When I get stressed or feel emotionally overwhelmed now (even in good ways), the shaking in my left hand and leg intensifies while my right side is steady or comparatively subdued. The doctor says it’s normal and I’ve since met people with YOPD who left their jobs, and in some cases their marriages, because of it. Once Crankenstein and I realized how horrible ‘Niles’ was for my health, we made some adjustments in how we deal with her anxiety and OCD, separately and together.
In some ways it has improved our relationship and in others it’s put a greater distance between us. Previously, we’d mostly arranged things to minimize stress on her; now there are times when less stress for me might mean more for her. This disturbance in the force isn’t too comfortable for either of us since, by her own admission, she isn’t a natural gardener, and we’d probably both cackle at the thought of me as a delicate flower.

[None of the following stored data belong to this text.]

<file path="src/rtl/mtr_pkg.sv">
package mtr_pkg;

    localparam int ST_MAX    = 6;
    localparam int MT_MAX    = 18;
    localparam int SYNC_MAX  = 4;
    localparam int FRAME_MAX = MT_MAX + SYNC_MAX;
    localparam int CNT_W     = $clog2(FRAME_MAX + 2);

    typedef struct packed {
        logic       active;
        logic [2:0] st_len;
        logic [4:0] mt_len;
        logic [2:0] sync_len;
    } layout_t;

    typedef enum logic [1:0] {
        SEQ_IDLE,
        SEQ_LOW,
        SEQ_HIGH,
        SEQ_TOUT
    } seq_state_t;

    function automatic layout_t decode_layout(input logic [3:0] mode,
                                              input logic [1:0] sel);
        layout_t l;
        l.active   = 1'b1;
        l.st_len   = 3'd0;
        l.mt_len   = 5'd0;
        l.sync_len = 3'(sel) + 3'd1;
        case (mode)
            4'h0: l.active = 1'b0;
            4'h1, 4'h2, 4'h3, 4'h4, 4'h5, 4'h6: l.st_len = mode[2:0];
            4'h7, 4'h8, 4'h9, 4'hA: begin
                l.st_len = 3'(mode - 4'd4);
                l.mt_len = 5'd12;
            end
            4'hB: l.mt_len = 5'd4;
            4'hC: l.mt_len = 5'd8;
            4'hD: l.mt_len = 5'd12;
            4'hE: l.mt_len = 5'd16;
            default: l.mt_len = 5'd18;
        endcase
        return l;
    endfunction

    function automatic logic [CNT_W-1:0] frame_len(input layout_t l);
        return CNT_W'(l.st_len) + CNT_W'(l.mt_len) + CNT_W'(l.sync_len);
    endfunction

endpackage

</file>
<file path="src/rtl/mtr_shift_in.sv">
module mtr_shift_in #(
    parameter int WIDTH = 22
) (
    input  logic             clk,
    input  logic             rst,
    input  logic             clear_i,
    input  logic             shift_i,
    input  logic             din_i,
    output logic [WIDTH-1:0] word_o
);

    logic [WIDTH-1:0] sr_q;

    always_ff @(posedge clk) begin
        if (rst || clear_i) begin
            sr_q <= '0;
        end else if (shift_i) begin
            sr_q <= {sr_q[WIDTH-2:0], din_i};
        end
    end

    assign word_o = sr_q;

endmodule

</file>
<file path="src/rtl/mtr_field_split.sv">
module mtr_field_split
    import mtr_pkg::*;
(
    input  logic [FRAME_MAX-1:0] frame_i,
    input  layout_t              layout_i,
    output logic [SYNC_MAX-1:0]  sync_o,
    output logic [ST_MAX-1:0]    st_o,
    output logic [MT_MAX-1:0]    mt_o
);

    logic [FRAME_MAX-1:0] past_sync;
    logic [FRAME_MAX-1:0] past_st;

    always_comb begin
        past_sync = frame_i >> layout_i.sync_len;
        past_st   = past_sync >> layout_i.st_len;
    end

    genvar gi;
    generate
        for (gi = 0; gi < SYNC_MAX; gi++) begin : g_sync
            assign sync_o[gi] = frame_i[gi] && (32'(gi) < 32'(layout_i.sync_len));
        end
        for (gi = 0; gi < ST_MAX; gi++) begin : g_st
            assign st_o[gi] = past_sync[gi] && (32'(gi) < 32'(layout_i.st_len));
        end
        for (gi = 0; gi < MT_MAX; gi++) begin : g_mt
            assign mt_o[gi] = past_st[gi] && (32'(gi) < 32'(layout_i.mt_len));
        end
    endgenerate

endmodule

</file>
<file path="src/rtl/mtr_seq.sv">
module mtr_seq
    import mtr_pkg::*;
#(
    parameter int HALF_CYC  = 4,
    parameter int TOUT_CYC  = 20,
    parameter int MAX_RETRY = 3
) (
    input  logic    clk,
    input  logic    rst,
    input  logic    start_i,
    input  logic    sdata_i,
    input  layout_t layout_i,
    output logic    sclk_o,
    output logic    shift_o,
    output logic    clear_o,
    output logic    accept_o,
    output logic    err_o,
    output layout_t layout_o
);

    localparam int TIM_MAX = (HALF_CYC > TOUT_CYC) ? HALF_CYC : TOUT_CYC;
    localparam int TIM_W   = $clog2(TIM_MAX + 1);
    localparam int RTY_W   = (MAX_RETRY > 0) ? $clog2(MAX_RETRY + 1) : 1;

    seq_state_t       state_q;
    logic [TIM_W-1:0] timer_q;
    logic [CNT_W-1:0] idx_q;
    logic [RTY_W-1:0] tries_q;
    logic             ack_bad_q;
    logic             err_q;
    layout_t          lay_q;

    logic             half_end;
    logic             tout_end;
    logic             line_good;
    logic [CNT_W-1:0] flen;

    always_comb begin
        half_end  = (timer_q == TIM_W'(HALF_CYC - 1));
        tout_end  = (timer_q == TIM_W'(TOUT_CYC - 1));
        line_good = !ack_bad_q && sdata_i;
        flen      = frame_len(lay_q);
        sclk_o    = (state_q != SEQ_LOW);
        shift_o   = (state_q == SEQ_LOW) && half_end && (idx_q != '0);
        clear_o   = (state_q == SEQ_LOW) && (idx_q == '0);
        accept_o  = (state_q == SEQ_TOUT) && tout_end && line_good;
    end

    always_ff @(posedge clk) begin
        if (rst) begin
            state_q   <= SEQ_IDLE;
            timer_q   <= '0;
            idx_q     <= '0;
            tries_q   <= '0;
            ack_bad_q <= 1'b0;
            err_q     <= 1'b0;
            lay_q     <= '0;
        end else begin
            case (state_q)
                SEQ_IDLE: begin
                    if (start_i && layout_i.active) begin
                        lay_q     <= layout_i;
                        state_q   <= SEQ_LOW;
                        timer_q   <= '0;
                        idx_q     <= '0;
                        tries_q   <= '0;
                        ack_bad_q <= 1'b0;
                        err_q     <= 1'b0;
                    end
                end
                SEQ_LOW: begin
                    if (half_end) begin
                        timer_q <= '0;
                        state_q <= SEQ_HIGH;
                        if (idx_q == '0) begin
                            ack_bad_q <= sdata_i;
                        end
                        idx_q <= idx_q + CNT_W'(1);
                    end else begin
                        timer_q <= timer_q + TIM_W'(1);
                    end
                end
                SEQ_HIGH: begin
                    if (half_end) begin
                        timer_q <= '0;
                        if (idx_q == flen + CNT_W'(1)) begin
                            state_q <= SEQ_TOUT;
                        end else begin
                            state_q <= SEQ_LOW;
                        end
                    end else begin
                        timer_q <= timer_q + TIM_W'(1);
                    end
                end
                default: begin
                    if (tout_end) begin
                        timer_q <= '0;
                        if (line_good) begin
                            state_q <= SEQ_IDLE;
                        end else begin
                            err_q <= 1'b1;
                            if (tries_q < RTY_W'(MAX_RETRY)) begin
                                tries_q   <= tries_q + RTY_W'(1);
                                state_q   <= SEQ_LOW;
                                idx_q     <= '0;
                                ack_bad_q <= 1'b0;
                            end else begin
                                state_q <= SEQ_IDLE;
                            end
                        end
                    end else begin
                        timer_q <= timer_q + TIM_W'(1);
                    end
                end
            endcase
        end
    end

    assign err_o    = err_q;
    assign layout_o = lay_q;

    // an inactive layout code never leaves idle
    a_r1_inactive_stays_idle: assert property (@(posedge clk) disable iff (rst)
        (state_q == SEQ_IDLE && !layout_i.active) |=> (state_q == SEQ_IDLE));

    // the timeout is entered only after N+1 pulses
    a_r3_pulse_count: assert property (@(posedge clk) disable iff (rst)
        (state_q == SEQ_TOUT) |-> (idx_q == flen + CNT_W'(1)));

    // repeats never exceed the limit
    a_r8_retry_bound: assert property (@(posedge clk) disable iff (rst)
        (32'(tries_q) <= MAX_RETRY));

    // exhausted repeats end idle with the error kept
    a_r9_exhausted_idle: assert property (@(posedge clk) disable iff (rst)
        (state_q == SEQ_TOUT && tout_end && !line_good && tries_q == RTY_W'(MAX_RETRY))
        |=> (state_q == SEQ_IDLE && err_o));

    // an accepted start clears the error flag
    a_r10_start_clears_err: assert property (@(posedge clk) disable iff (rst)
        (state_q == SEQ_IDLE && start_i && layout_i.active) |=> !err_o);

endmodule

</file>
<file path="src/rtl/mt_word_reader.sv">
module mt_word_reader
    import mtr_pkg::*;
#(
    parameter int HALF_CYC  = 4,
    parameter int TOUT_CYC  = 20,
    parameter int MAX_RETRY = 3
) (
    input  logic                clk,
    input  logic                rst,
    input  logic [3:0]          mode_i,
    input  logic [1:0]          sync_sel_i,
    input  logic                start_i,
    output logic                sclk_o,
    input  logic                sdata_i,
    output logic [MT_MAX-1:0]   mt_o,
    output logic [ST_MAX-1:0]   st_o,
    output logic [SYNC_MAX-1:0] sync_o,
    output logic                valid_o,
    output logic                err_o
);

    layout_t              req_layout;
    layout_t              run_layout;
    logic                 shift_w;
    logic                 clear_w;
    logic                 accept_w;
    logic [FRAME_MAX-1:0] frame_w;
    logic [MT_MAX-1:0]    mt_w;
    logic [ST_MAX-1:0]    st_w;
    logic [SYNC_MAX-1:0]  sync_w;

    assign req_layout = decode_layout(mode_i, sync_sel_i);

    mtr_seq #(
        .HALF_CYC  (HALF_CYC),
        .TOUT_CYC  (TOUT_CYC),
        .MAX_RETRY (MAX_RETRY)
    ) u_seq (
        .clk      (clk),
        .rst      (rst),
        .start_i  (start_i),
        .sdata_i  (sdata_i),
        .layout_i (req_layout),
        .sclk_o   (sclk_o),
        .shift_o  (shift_w),
        .clear_o  (clear_w),
        .accept_o (accept_w),
        .err_o    (err_o),
        .layout_o (run_layout)
    );

    mtr_shift_in #(
        .WIDTH (FRAME_MAX)
    ) u_shift (
        .clk     (clk),
        .rst     (rst),
        .clear_i (clear_w),
        .shift_i (shift_w),
        .din_i   (sdata_i),
        .word_o  (frame_w)
    );

    mtr_field_split u_split (
        .frame_i  (frame_w),
        .layout_i (run_layout),
        .sync_o   (sync_w),
        .st_o     (st_w),
        .mt_o     (mt_w)
    );

    always_ff @(posedge clk) begin
        if (rst) begin
            valid_o <= 1'b0;
            mt_o    <= '0;
            st_o    <= '0;
            sync_o  <= '0;
        end else begin
            valid_o <= accept_w;
            if (accept_w) begin
                mt_o   <= mt_w;
                st_o   <= st_w;
                sync_o <= sync_w;
            end
        end
    end

    // valid is a single-cycle strobe
    a_r7_valid_single: assert property (@(posedge clk) disable iff (rst)
        valid_o |=> !valid_o);

    // a word is delivered only when the end level was high
    a_r6_end_line_high: assert property (@(posedge clk) disable iff (rst)
        valid_o |-> $past(sdata_i));

    // fields change only together with valid
    a_r7_fields_hold: assert property (@(posedge clk) disable iff (rst)
        !valid_o |-> ($stable(mt_o) && $stable(st_o) && $stable(sync_o)));

endmodule

</file>
<file path="config.mk">
export PLATFORM = sky130hd
export DESIGN_NAME = mt_word_reader
export DESIGN_NICKNAME = d
export VERILOG_FILES = /design/src/rtl/mtr_pkg.sv /design/src/rtl/mtr_shift_in.sv /design/src/rtl/mtr_field_split.sv /design/src/rtl/mtr_seq.sv /design/src/rtl/mt_word_reader.sv
export SDC_FILE = /design/constraint.sdc
export NUM_CORES = 1
export LEC_CHECK = 0
export BUFFER_PORTS_ARGS = -buffer_cell sky130_fd_sc_hd__buf_2
export CAP_MARGIN = 40
export CORE_MARGIN = 4
export CORE_UTILIZATION = 45
export CTS_BUF_LIST = sky130_fd_sc_hd__clkbuf_4
export CTS_CLUSTER_SIZE = 25
export DETAILED_ROUTE_END_ITERATION = 7
export GPL_ROUTABILITY_DRIVEN = 0
export PLACE_DENSITY_LB_ADDON = 0.15
export RECOVER_POWER = 100
export SYNTH_ARGS = -nofsm -noshare
export SYNTH_HDL_FRONTEND = slang
export SYNTH_SLANG_ARGS = --single-unit
</file>
<file path="constraint.sdc">
create_clock -name clk -period 3.3 [get_ports clk]
set_input_delay 0 -clock clk [delete_from_list [all_inputs] [get_ports clk]]
set_output_delay 0 -clock clk [all_outputs]
set_load 0.005 [all_outputs]
</file>
==> reports/qor.yml <==
synth:
  synth_flop_cell: "dfxtp_1"
  synthesis.instances: 609
  avgSynthCellArea_um2: 8.53
  ys_types: 75
  async_reset_ff_frac: 0
  ys_warn_count: 0
  ys_seq_elements: 77
  synth_edf_count: 0
  synth.yosys.seq_area_share: 0.297
  netlist_area_mm2: 0.00520
  syn_nets: 635
clock_tree:
  clock_latency_ps: 480
  cts_root_buffer: "clkbuf_4"
  cts_tree: "yes"
  clk_path_buf_depth: 2
  path_clk_slew_ps: 130
  cts_inserted_buffers: 9
  postCtsResizedCells: 0
  h-tree-depth: 3
  clock-sinks: 77
final_layout:
  nFillCells: 1101
  layout.nets: 666
  final_common_cell: "nor2_1"
  final_util: 0.514
  layout-drive-gt1-share: 0.141
  most-common-layout-cells: "82 x nor2_1, 77 x dfxtp_1, 52 x nand2_1"
  syn2layout_area_growth_pct: 9.68
critical_path:
  cp_data_required_time_ps: 3680
  critPathLaunchType: "flip-flop"
  path_cells: "clkbuf_2, buf_4, or4b_1, o31a_1, a32o_1, a221oi_1, a21oi_1, a22o_1"
  cp_max_fo: 24
  critPathCaptureType: "flip-flop"
  crit_arrival_ps: 3260
  critPathKind: "flip-flop to flip-flop"
  critPathSlowestCell: "clkbuf_2"
  cp_slowest_stage_delay_ps: 530
routing:
  detail_route.wl_per_cell_um: 17.6
  num_vias: 4783
  drt-pass1-iter-count: 8
  drc: 0
  vias_per_cell: 6.09
  final_antenna_net_count: 0
  postRouteWirelength_um: 13800
  drt_iter0_markers: 402
timing:
  post-route-period-util: 0.873
  hold_viol: 0
  worst_pin_slew_ps: 1200
  clock.fmax_ghz: 0.347
  maxSlewViolCount: 0
  final.setup_skew_ps: 13.7
  slew_headroom: 0.202
  setup_violations: 0
  fin_crit_ps: 2880
  whs_ps: 103
  setup_tns_ps: 0
  rsz0062_at_grt: "no"
die:
  io_pins: 41
  start_util: 0.469
  row_count: 38
  core-area_mm2: 0.0111
  dieArea_mm2: 0.0133
  die_w_um: 115
  die_h_um: 115
global_route:
  grt_pass1_vias: 4633
  antenna_found_initial: 0
  grt_pass1_wl_um: 23200
  grt_overflow: 0
  grt_use_total: 0.219
  grt_max_degree: 40
power:
  vdd_ir_drop_max_uv: 377
  power_leakage_uw: 0.00224
  power_density_mw_per_mm2: 462
placed_design:
  port_buffers: 40
  dp.final_hpwl_um: 10200
min_path:
  hold_path_class: "input port to flip-flop"
outcome:
  status: "completed"
run:
  maxCapViolCount: 0
routing by layer:
metal	share of wire	wire [um]	track usage	up-vias
li1	-	-	-	2310
met1	0.44	6040	0.277	2277
met2	0.48	6680	0.367	170
met3	0.060	826	0.0559	26
met4	0.019	259	0.0673	0
met5	0	0	0	-
synthesized netlist by cell type (11+ instances only):
| cell | number | area [um2] |
|---|---|---|
| a211oi_1 | 11 | 82.6 |
| mux2i_1 | 46 | 460 |
| nor2_1 | 82 | 308 |
| o21ai_0 | 22 | 110 |
| dfxtp_1 | 77 | 1540 |
| inv_1 | 15 | 56.3 |
| buf_2 | 16 | 80.1 |
| mux4_2 | 15 | 338 |
| mux2_2 | 20 | 225 |
| nand2_1 | 51 | 191 |
| o22ai_1 | 16 | 100 |
| clkbuf_1 | 24 | 90.1 |
| ha_1 | 13 | 163 |
| nand2b_1 | 12 | 75.1 |
| a22oi_1 | 11 | 82.6 |
| a21oi_1 | 37 | 185 |
cells by family (layout without fill, tap and decap cells):
kind of cell | count (synthesis) | in the layout | synth area share
xor+xnor | 14 | 14 | 0.0236
flops | 77 | 77 | 0.297
mux | 81 | 81 | 0.197
fa+ha+maj | 16 | 16 | 0.0429
simple gates | 206 | 206 | 0.189
other cells | 0 | 1 | 0
compound gates | 155 | 155 | 0.203
buf+inv | 60 | 96 | 0.0482
cell type report:
type,count,area [um2],share of cell area
clock inverter,7,90.1,0.0158
tap,140,175,0.0307
multi-input combinational,472,3390,0.595
timing repair buffer,63,370,0.0650
inverter,17,63.8,0.0112
clock buffer,9,67.6,0.0119
sequential,77,1540,0.270
antenna,1,2.50,0.000439
power breakdown:
group | total (uW) | switching (uW) | internal (uW)
Sequential | 1050 | 76.0 | 975
Combinational | 928 | 573 | 355
Clock | 656 | 354 | 302
worst max-delay path: cells and delay by family (launching register included):
kind / cells / cell delay [ps]
AO/OA/AOI/OAI: 5 / 1110
buffers and inverters: 2 / 860
AND/OR/NAND/NOR: 1 / 440
flip-flops: 1 / 350
sequential cells by signal (all words and copies together), names as in the netlist:
signal           flops
u_seq.err_o          1
u_seq.tries_q        2
mt_o                18
sync_o               4
u_shift.word_o      22
u_seq.ack_bad_q      1
st_o                 6
u_seq.state_q        2
u_seq.idx_q          5
u_seq.timer_q        5
u_seq.layout_o      10
valid_o              1
per-stage QoR:
step / worst slack [ps] / area [um2] / total power, uW / cells
after detailed placement: 686 / 5480 / 1990 / 758
after floorplan: 822 / 5200 / 1790 / 609
after CTS: 648 / 5740 / 2670 / 785
after global routing: 269 / 5700 / 2800 / 785
after global placement: 725 / 5480 / 1970 / 758
final: 420 / 5700 / 2630 / 786
final timing paths:
kind | start | endpoint | slack [ps] | depth (start not counted)
setup reg to reg | u_seq.layout_o[1]$_SDFFE_PP0P_ | mt_o[11]$_SDFFE_PP0P_ | 420 | 8
hold / removal | start_i | u_seq.timer_q[1]$_SDFFE_PP0N_ | 100 | 5
hold reg to reg | mt_o[16]$_SDFFE_PP0P_ | mt_o[16]$_SDFFE_PP0P_ | 440 | 2
setup / recovery | u_seq.layout_o[1]$_SDFFE_PP0P_ | mt_o[11]$_SDFFE_PP0P_ | 420 | 8
repair_timing:
action,CTS,global route
setup buffers,0,0
hold buffers,11,0
hold endpoints to repair,15,0
Note: power is estimated with default switching activity, not from simulation.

Early this morning, when Muriel melodramatically demanded breakfast, I could feel Crankenstein trying to mentally will me awake. If she had any confidence in my balance, she might’ve ‘accidentally’ nudged me out of bed, but instead she went downstairs and fed her. She’ll probably have to do the same tomorrow, because it’s already long past my bedtime and I can’t sleep, which is why I continue to ramble despite having nothing to say (and originally not intending to write beyond the first paragraph).
It’s a good thing I kept going, though, because she’ll be annoyed again tomorrow — until she clicks the Vance link and is temporarily filled with mirth.
* What’s really going to send me over the edge is Peter Thiel, in a fit of buyer’s remorse, finding a way to replace Vance with Hulk Hogan.